A locution of ajena includes sentí vergüenza ajena, “I felt embarrassed for her.” Alejandra Pizarnik, it is still whispered, was only the alter ego, the performing pen name, of a girl named Flora. In Spanish you are called Teresa. Ajena names the space between self and other, that moment of alterity—a bathic river over which language builds tenuous bridges, sometimes in the name of empathy or aesthetics. Though you never much felt a need for poetry, you do write compulsively, and when you were little, you lied that way too. Now you call it storytelling.
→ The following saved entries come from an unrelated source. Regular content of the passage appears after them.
This is an optimization exercise on Yosys and OpenROAD, whose aim is small area, a short achievable clock period and few clock cycles, not a production implementation. In this exercise RTL edits were held to simulation tests only and were not proved equivalent to the original. Power figures rest on the tool's default switching activity, not on a simulated workload.

Setup of maple:
==> flow/design.v (excerpt) <==
module avr_core (
    input  logic                    clk,
    input  logic                    reset,
    output logic [10-1:0]    program_counter,
    input  logic [16-1:0] instruction,
    output logic [16-1:0]  bus_addr,
    output logic [8-1:0]  bus_wdata,
    input  logic [8-1:0]  bus_rdata,
    output logic                    mem_we,
    output logic                    mem_oe
);
Size in the first run: ~1000 cells after synthesis, roughly 320 flip-flops, roughly 62 I/O pins, about 0.016 mm2 of cells after synthesis.
Settings: LEC_CHECK=0, CAP_MARGIN=20, CORE_MARGIN=2, CORE_UTILIZATION=40, CTS_BUF_LIST=sky130_fd_sc_hd__clkbuf_4 sky130_fd_sc_hd__clkbuf_8, SETUP_SLACK_MARGIN=3.0, SLEW_MARGIN=20; clock period 5.0 ns.
run.sh (not shown) runs the stock make flow with config.mk's settings and CLKGATE_MAP_FILE= SYNTH_SCRIPT=/design/flow/synth_recipe.tcl, a recipe that flattens the netlist after the stock synthesis.
maple | stages: all done | timing, DRC, antenna: all pass
Testbench counts of maple, summed over its fixed seeds: cycles 14,816.
[inputs] pine vs maple
- a change of SETUP_SLACK_MARGIN from 3.0 to 2.0
Findings:
Diff maple -> pine: non-clock buffer count fell about 60%, highest achievable clock rate lost 8.7%, post-route worst setup slack shrank by 0.26 ns, share of the clock period used by the worst path after layout went up, static leakage moved down.
Re number of cells produced by synthesis: no difference whatsoever between pine and maple.

* * *

avr_core, a different RTL version from the one above (not shown whole).
For scale: ~980 cells after synthesis, roughly 300 flip-flops, about 0.016 mm2 of cells after synthesis.
Settings: LEC_CHECK=0, CAP_MARGIN=20, CORE_MARGIN=2, CORE_UTILIZATION=40, CTS_BUF_LIST=sky130_fd_sc_hd__clkbuf_8 sky130_fd_sc_hd__clkbuf_16, CTS_CLUSTER_DIAMETER=100, CTS_CLUSTER_SIZE=26, SETUP_SLACK_MARGIN=2.5, SLEW_MARGIN=20; clock period 5.0 ns.
standard.sh (not shown) runs the stock make flow with config.mk's settings and CLKGATE_MAP_FILE= SYNTH_SCRIPT=/design/flow/synth_recipe.tcl, a recipe that flattens the netlist after the stock synthesis.
==> flow/flow/run.sh <==
#!/bin/bash
# Standard layout, with plain buffers (instead of delay cells) on the ports.
# Synthesis runs first, exactly as the standard flow does it.
set -euo pipefail
bash standard.sh synth > synth.log 2>&1
export BUFFER_PORTS_ARGS="-buffer_cell sky130_fd_sc_hd__buf_2"
bash standard.sh finish > finish.log 2>&1
Testbench counts at the start, summed over its fixed seeds: cycles 14,784.
Rerun with:
Settings changed: SETUP_SLACK_MARGIN 2.5 to 2.7.
After rerunning:
- The new run went through all stages and came out clean
- first-iteration DRC count is higher by about a fifth
- core utilization is higher by 1.7 points
- sequential power stays flat
- via count is higher by a few percent
- routed wire length is higher by a few percent
Rerun with:
Settings changed: PLACE_DENSITY set to 0.8, SETUP_SLACK_MARGIN 2.7 to 2.5.
After rerunning:
- register-to-register slack is worse by 0.08 ns
- synthesized cell count does not change
- combinational power decreases by about 10%
Rerun with:
Settings changed: ABC_AREA set to 1, GPL_ROUTABILITY_DRIVEN set to 0, PLACE_DENSITY 0.8 to not set, SETUP_SLACK_MARGIN 2.5 to 2.7.
Outcome: Worst setup slack improves by 0.22 ns. Final cell count grows by well over a third. Count of clock-buffer cells in the layout shrinks by 1. Utilization grows by 2.8 points. Register-to-register slack improves by 0.17 ns. Sequential power shrinks by a few percent. Area after synthesis grows slightly. Synthesized cell count grows by well over a third. Via count grows by well over a third. Total power hardly moves.

* * *

## build 30
avr_core again, from the RTL that the note above started with.
// avr_core
module avr_core (
    input  logic                    clk,
    input  logic                    reset,
    output logic [10-1:0]    program_counter,
    input  logic [16-1:0] instruction,
    output logic [16-1:0]  bus_addr,
    output logic [8-1:0]  bus_wdata,
    input  logic [8-1:0]  bus_rdata,
    output logic                    mem_we,
    output logic                    mem_oe
);
clock: 5.0 ns
lec_check: 0
cap_margin: 5
core_margin: 2
core_utilization: 40
cts_buf_list: sky130_fd_sc_hd__clkbuf_8 sky130_fd_sc_hd__clkbuf_16
cts_cluster_diameter: 100
cts_cluster_size: 26
gpl_routability_driven: 0
setup_slack_margin: 2.5
slew_margin: 5
Scripts as last shown in full above: flow/flow/run.sh
Testbench counts of build 30, summed over its fixed seeds: cycles 14,784.
Input-level comparison between build 26 and build 30:
Settings: swapping 2.5 for 2.3 in SETUP_SLACK_MARGIN; putting ABC_AREA at 1 where nothing was set; swapping 5 for 20 in SLEW_MARGIN; swapping 5 for 20 in CAP_MARGIN.
## What came out
- Of build 30 and build 26, the higher clock group share of total power belongs to build 26.
- Power (higher): build 30
- Diff build 30 -> build 26: number of logic inverters in the finished layout climbed 132, depth of the critical timing path with buffers and inverters included climbed 3, row count barely changed.
Input changes introduced in build 78 (baseline for comparison: build 26):
Settings: swapping 26 for 30 in CTS_CLUSTER_SIZE; swapping 2.3 for 2.5 in SETUP_SLACK_MARGIN; clearing ABC_AREA, which used to be 1.
Looking at filler-free cell count of the finished design, build 78 sits 30% below build 26.
Changes observed in build 78 relative to build 26: post-synthesis xor/xnor area fraction higher; final non-filler cell area higher; fraction of the cycle the final worst path needs lower; placed instance area lower.
Build 78 vs build 26: design internal power up in build 78
Taking build 26 as 1.0, build 78 lands at 0.58 on number of cells produced by synthesis.
Build 26 ended up with instruction[5] as its launch point of the critical path; build 78 ended up with instruction[4].
Compared to build 26, the router laid down less metal wire for build 78.

* * *

The RTL this note starts from:
==> flow/design.v <==
module instr_decoder (
    input  logic [16-1:0] instruction,
    output logic [3:0]              cls
);
    localparam logic [3:0] C_NOP = 4'd0, C_ADD = 4'd1, C_ADC = 4'd2, C_SUB = 4'd3,
                           C_AND = 4'd4, C_EOR = 4'd5, C_OR  = 4'd6, C_MOV = 4'd7,
                           C_LDI = 4'd8, C_NEG = 4'd9, C_LD  = 4'd10, C_ST = 4'd11;
    always_comb begin
        casez (instruction)
            16'b0000_11??_????_????: cls = C_ADD;
            16'b0001_11??_????_????: cls = C_ADC;
            16'b0001_10??_????_????: cls = C_SUB;
            16'b0010_00??_????_????: cls = C_AND;
            16'b0010_01??_????_????: cls = C_EOR;
            16'b0010_10??_????_????: cls = C_OR;
            16'b0010_11??_????_????: cls = C_MOV;
            16'b1110_????_????_????: cls = C_LDI;
            16'b1001_010?_????_0001: cls = C_NEG;
            16'b1000_000?_????_0000: cls = C_LD;
            16'b1000_001?_????_0000: cls = C_ST;
            default:                 cls = C_NOP;
        endcase
    end
endmodule
module register_file (
    input  logic                       clk,
    input  logic                       clear,
    input  logic [5-1:0] a_addr,
    input  logic [5-1:0] b_addr,
    output logic [8-1:0]     a_data,
    output logic [8-1:0]     b_data,
    output logic [8-1:0]     zl_data,
    output logic [8-1:0]     zh_data,
    input  logic                       wr_en,
    input  logic [5-1:0] wr_addr,
    input  logic [8-1:0]     wr_data
);
    logic [2**5-1:0][8-1:0] regs;
    logic [8-1:0] wd;
    assign wd = wr_data & {8{~clear}};
    always_ff @(posedge clk) begin
        for (int i = 0; i < 2**5; i++)
            if (clear || (wr_en && wr_addr == i[5-1:0]))
                regs[i] <= wd;
    end
    assign a_data  = regs[a_addr];
    assign b_data  = regs[b_addr];
    assign zl_data = regs[30];
    assign zh_data = regs[31];
endmodule
module alu (
    input  logic                   arith,     
    input  logic                   invx,      
    input  logic                   invr,      
    input  logic                   sel_sum,   
    input  logic                   sel_and,
    input  logic                   sel_or,
    input  logic                   sel_y,     
    input  logic [8-1:0] x_in,
    input  logic [8-1:0] y,
    input  logic                   cin,
    output logic [8-1:0] result,
    output logic                   cout,
    output logic                   zero
);
    localparam int W = 8;
    logic [W:0]   c0, c1, c;
    logic [W-1:0] x, yr, s, g, t, k, zb;
    always_comb begin
        x  = x_in ^ {W{invx}};
        yr = y ^ {W{invr}};
        g  = x & y;
        t  = x | y;
        c0[0] = 1'b0;
        c1[0] = 1'b1;
        for (int i = 0; i < W; i++) begin
            c0[i+1] = g[i] | (t[i] & c0[i]);
            c1[i+1] = g[i] | (t[i] & c1[i]);
        end
        c = cin ? c1 : c0;
        for (int i = 0; i < W; i++)
            s[i] = x[i] ^ (yr[i] ^ (c[i] & arith));
    end
    assign cout = c[W];
    assign result = ({W{sel_sum}} & s)
                  | ({W{sel_and}} & g)
                  | ({W{sel_or}}  & t)
                  | ({W{sel_y}}   & y);
    always_comb begin
        k = {(invr ? g[W-2:0] : t[W-2:0]), cin} & {W{arith}};
        for (int i = 0; i < W; i++)
            zb[i] = x[i] ^ (yr[i] ^ k[i]);
    end
    assign zero = (sel_sum & (zb == '0))
                | (sel_and & (g == '0))
                | (sel_or  & (t == '0))
                | (sel_y   & (y == '0));
endmodule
Ajena also corresponds to the inability to control, as in beyond my control, and to ignorance or a lack of awareness. Cracking the word ajena open, we find a sense of the word “alien” that reaches out to touch everyone at once, which also implies alienation and alienated in whatever conjugation. Even so, in regards to all words, including ajena, the simple thing we mean to say is: words are the raw material for communication, stones in the bridge between landscapes of self and other.

THE LAND MOST ALIEN


DIAS CONTRA EL ENSUENO

The book’s first poem is called Días contra el ensueño. Not to sound quotidian, but días is plural for “days” and carries, like the English word, a sense of “daily” and “present day.” During the day, Pizarnik attends the University of Buenos Aires, where the Director of the National Library, Borges, is a professor. She reads the surrealists: Breton, Éluard, Duras. At the same university you take a class on political and aesthetic theory. It is also led by the Director of the National Library, a man named González who you can hardly understand, who all your 100 classmates find hilarious, who smokes and sits on a stripped-down operating table before the assemblage of desks.
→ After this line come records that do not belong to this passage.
What follows belongs to an exercise in optimizing a design on an open flow for small area, a short achievable clock period and few clock cycles; a production flow would make more cautious choices. At most, simulation tests tie the RTL to the original design; equivalence was not proved.

Setup of fjord:
// axi_interconnect
module axi_interconnect (
    input  logic                                         axi_clk,
    input  logic                                         arst_n,
    input  logic [axi_ic_pkg::N_MST*axi_ic_pkg::ID_W-1:0]   m_axi_arid,
    input  logic [axi_ic_pkg::N_MST*axi_ic_pkg::ADDR_W-1:0] m_axi_araddr,
    input  logic [axi_ic_pkg::N_MST*axi_ic_pkg::LEN_W-1:0]  m_axi_arlen,
    input  logic [axi_ic_pkg::N_MST*3-1:0]                  m_axi_arsize,
    input  logic [axi_ic_pkg::N_MST*2-1:0]                  m_axi_arburst,
    input  logic [axi_ic_pkg::N_MST-1:0]                    m_axi_arvalid,
    output logic [axi_ic_pkg::N_MST-1:0]                    m_axi_arready,
    output logic [axi_ic_pkg::N_MST*axi_ic_pkg::ID_W-1:0]   m_axi_rid,
    output logic [axi_ic_pkg::N_MST*axi_ic_pkg::DATA_W-1:0] m_axi_rdata,
    output logic [axi_ic_pkg::N_MST*2-1:0]                  m_axi_rresp,
    output logic [axi_ic_pkg::N_MST-1:0]                    m_axi_rlast,
    output logic [axi_ic_pkg::N_MST-1:0]                    m_axi_rvalid,
    input  logic [axi_ic_pkg::N_MST-1:0]                    m_axi_rready,
    output logic [axi_ic_pkg::N_SLV*axi_ic_pkg::SID_W-1:0]  s_axi_arid,
    output logic [axi_ic_pkg::N_SLV*axi_ic_pkg::ADDR_W-1:0] s_axi_araddr,
    output logic [axi_ic_pkg::N_SLV*axi_ic_pkg::LEN_W-1:0]  s_axi_arlen,
    output logic [axi_ic_pkg::N_SLV*3-1:0]                  s_axi_arsize,
    output logic [axi_ic_pkg::N_SLV*2-1:0]                  s_axi_arburst,
    output logic [axi_ic_pkg::N_SLV-1:0]                    s_axi_arvalid,
    input  logic [axi_ic_pkg::N_SLV-1:0]                    s_axi_arready,
    input  logic [axi_ic_pkg::N_SLV*axi_ic_pkg::SID_W-1:0]  s_axi_rid,
    input  logic [axi_ic_pkg::N_SLV*axi_ic_pkg::DATA_W-1:0] s_axi_rdata,
    input  logic [axi_ic_pkg::N_SLV*2-1:0]                  s_axi_rresp,
    input  logic [axi_ic_pkg::N_SLV-1:0]                    s_axi_rlast,
    input  logic [axi_ic_pkg::N_SLV-1:0]                    s_axi_rvalid,
    output logic [axi_ic_pkg::N_SLV-1:0]                    s_axi_rready
);
Size in the first run: about 40 flip-flops, ~580 I/O pins, roughly 8500 um^2 of cells after synthesis.
Settings: LEC_CHECK=0, CAP_MARGIN=20, CORE_AREA=40 40 160 160, DIE_AREA=0 0 200 200, SETUP_SLACK_MARGIN=1.6, SLEW_MARGIN=20; clock period 4.5 ns.
standard.sh (not shown) runs the stock make flow with config.mk's settings and CLKGATE_MAP_FILE= SYNTH_SCRIPT=/design/flow/synth_recipe.tcl, a recipe that flattens the netlist after the stock synthesis.
==> flow/flow/run.sh <==
#!/bin/bash
# The standard layout with two changes:
#  - plain buf_1 cells as the port buffers, instead of the delay buffers that
#    buffer_ports picks by default;
#  - a222oi_1 is not used: its three-high pull-up stack is slow, and the
#    one-hot multiplexers map to a22oi + nand2 instead.
set -euo pipefail
export BUFFER_PORTS_ARGS="-buffer_cell sky130_fd_sc_hd__buf_1"
cp config.mk own_config.mk
echo 'export DONT_USE_CELLS = sky130_fd_sc_hd__a222oi_1' >> own_config.mk
sed "s#DESIGN_CONFIG=[^ ]*#DESIGN_CONFIG=$PWD/own_config.mk#" standard.sh > own_standard.sh
bash own_standard.sh finish > standard.log 2>&1
fjord completed end to end with timing, DRC and antenna clean.
Testbench counts of fjord, summed over its fixed seeds: cycles 7,526.
Edits applied to the flow inputs when going from fjord to amber:
Settings: ABC_AREA: unset -> 1.
### Flow results
Between fjord and amber, number of inserted diodes is higher for fjord, amber comes in under that. Reported for fjord and amber, async set or reset register ratio after synthesis turned out identical to the last digit. On area fraction in and, or, nand and nor cells after synthesis: amber sits below fjord. Maximum frequency grows by a few percent when moving from fjord to amber.
#### Input delta (pepper over amber)
Settings: ABC_AREA removed (was 1); CORE_AREA changed from 40 40 160 160 to 25 25 175 175.
Notes after the runs:
pepper — register-to-register slack 270 ps lower, amber as reference. From amber to pepper the numbers moved as follows: largest incremental delay on the critical path moved down, final cell count shows an increase of 8.4%.
#### Input delta (ember over pepper)
Settings: ABC_AREA: unset -> 1; SETUP_SLACK_MARGIN: 1.6 -> 1.7; CORE_AREA: 25 25 175 175 -> 40 40 160 160.
Findings:
In the metrics for pepper and ember, the one carrying the lower count of clock-buffer cells in the layout is pepper. Per the comparison of ember with pepper, synthesis-to-layout area growth decreased 0.62 points, final instance count without filler cells decreased 7.8%, number of buffers added for setup after CTS increased 7, worst-case reg-to-reg path depth increased 1. Finished layout cell area, pepper and ember: higher on pepper. Post-cts gate resize count | ember above pepper. Compared with pepper, ember shows total of plain and repair buffers excluding clock buffers higher by 1.2%. Sequential share of layout area: pepper and ember compared, higher one is ember. In ember, the post-synthesis instance area came out 2.5% below the value in pepper.

---

axi_interconnect again, from the RTL that the note above started with.
==> flow/config.mk <==
export PLATFORM = sky130hd
export DESIGN_NAME = axi_interconnect
export DESIGN_NICKNAME = axi_interconnect
export VERILOG_FILES = /design/flow/design.v
export SDC_FILE = /design/flow/constraint.sdc
export NUM_CORES = 4
export LEC_CHECK = 0
export CAP_MARGIN = 20
export CORE_AREA = 40 40 160 160
export DIE_AREA = 0 0 200 200
export SETUP_SLACK_MARGIN = 2.0
export SLEW_MARGIN = 20
==> flow/constraint.sdc <==
create_clock -name core_clock -period 4.5 [get_ports {axi_clk}]
set_input_delay 0.9000 -clock core_clock [delete_from_list [all_inputs] [get_ports {axi_clk}]]
set_output_delay 0.9000 -clock core_clock [all_outputs]
set_load 0.01 [all_outputs]
Scripts as last shown in full above: flow/flow/run.sh
Testbench counts at the start, summed over its fixed seeds: cycles 7,526.
Then changed:
--- a/flow/config.mk
+++ b/flow/config.mk
@@ -7,6 +7,6 @@
 export LEC_CHECK = 0
 export CAP_MARGIN = 20
-export CORE_AREA = 40 40 160 160
+export CORE_AREA = 25 25 175 175
 export DIE_AREA = 0 0 200 200
-export SETUP_SLACK_MARGIN = 2.0
+export SETUP_SLACK_MARGIN = 1.2
 export SLEW_MARGIN = 20
The new run ran to the end with no violations.
Global-route usage drops by 4.8 points.
Sequential share of layout area climbs by 1.1 points.
Utilization drops by 37 points.
Synthesized area stays the same.
Wire length drops by 23%.
Sequential cell count does not change.
Final area drops by 15%.
Register-to-register slack barely changes.
Then changed:
--- a/flow/config.mk
+++ b/flow/config.mk
@@ -7,6 +7,6 @@
 export LEC_CHECK = 0
 export CAP_MARGIN = 20
-export CORE_AREA = 25 25 175 175
+export CORE_AREA = 45 45 155 155
 export DIE_AREA = 0 0 200 200
-export SETUP_SLACK_MARGIN = 1.2
+export SETUP_SLACK_MARGIN = 1.7
 export SLEW_MARGIN = 20
=>
- design area came out higher by 1.0%
- final cell count came out lower by 6.2%
- die area stays the same
- worst setup slack gains 0.37 ns
- routed wire length came out higher by 29%
- worst hold slack gains 0.032 ns
Then changed:
--- a/flow/config.mk
+++ b/flow/config.mk
@@ -7,5 +7,5 @@
 export LEC_CHECK = 0
 export CAP_MARGIN = 20
-export CORE_AREA = 45 45 155 155
+export CORE_AREA = 40 40 160 160
 export DIE_AREA = 0 0 200 200
 export SETUP_SLACK_MARGIN = 1.7
The changed run went through all stages and came out clean.
Cell area came out higher slightly.
Synthesized cell count is unchanged.
Wire length shrinks by a little under a tenth.
Final cell count climbs by a few percent.

---

== raven ==
axi_interconnect again, from the RTL that the note above started with.
export LEC_CHECK = 0
export ABC_AREA = 1
export CAP_MARGIN = 20
export CORE_AREA = 35 35 165 165
export DIE_AREA = 0 0 200 200
export SETUP_SLACK_MARGIN = 1.7
export SLEW_MARGIN = 20
create_clock -name core_clock -period 4.5 [get_ports {axi_clk}]
Scripts as last shown in full above: flow/flow/run.sh
Testbench counts of raven, summed over its fixed seeds: cycles 7,526.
Contra is a preposition meaning “against” or “in exchange for.” Some years and some distance north of Pizarnik’s writing, those two opposing meanings finally come together. Contra starts to stand for Contras, for resistance or a two-armed tight fist around Nicaragua. The arms reach from the United States and from Argentina, respectively. Contra has another, substantive meaning, a colloquial noun form: “antidote.” But by now Pizarnik has sent herself a long way ajena. She has swallowed the salts of a permanent dream.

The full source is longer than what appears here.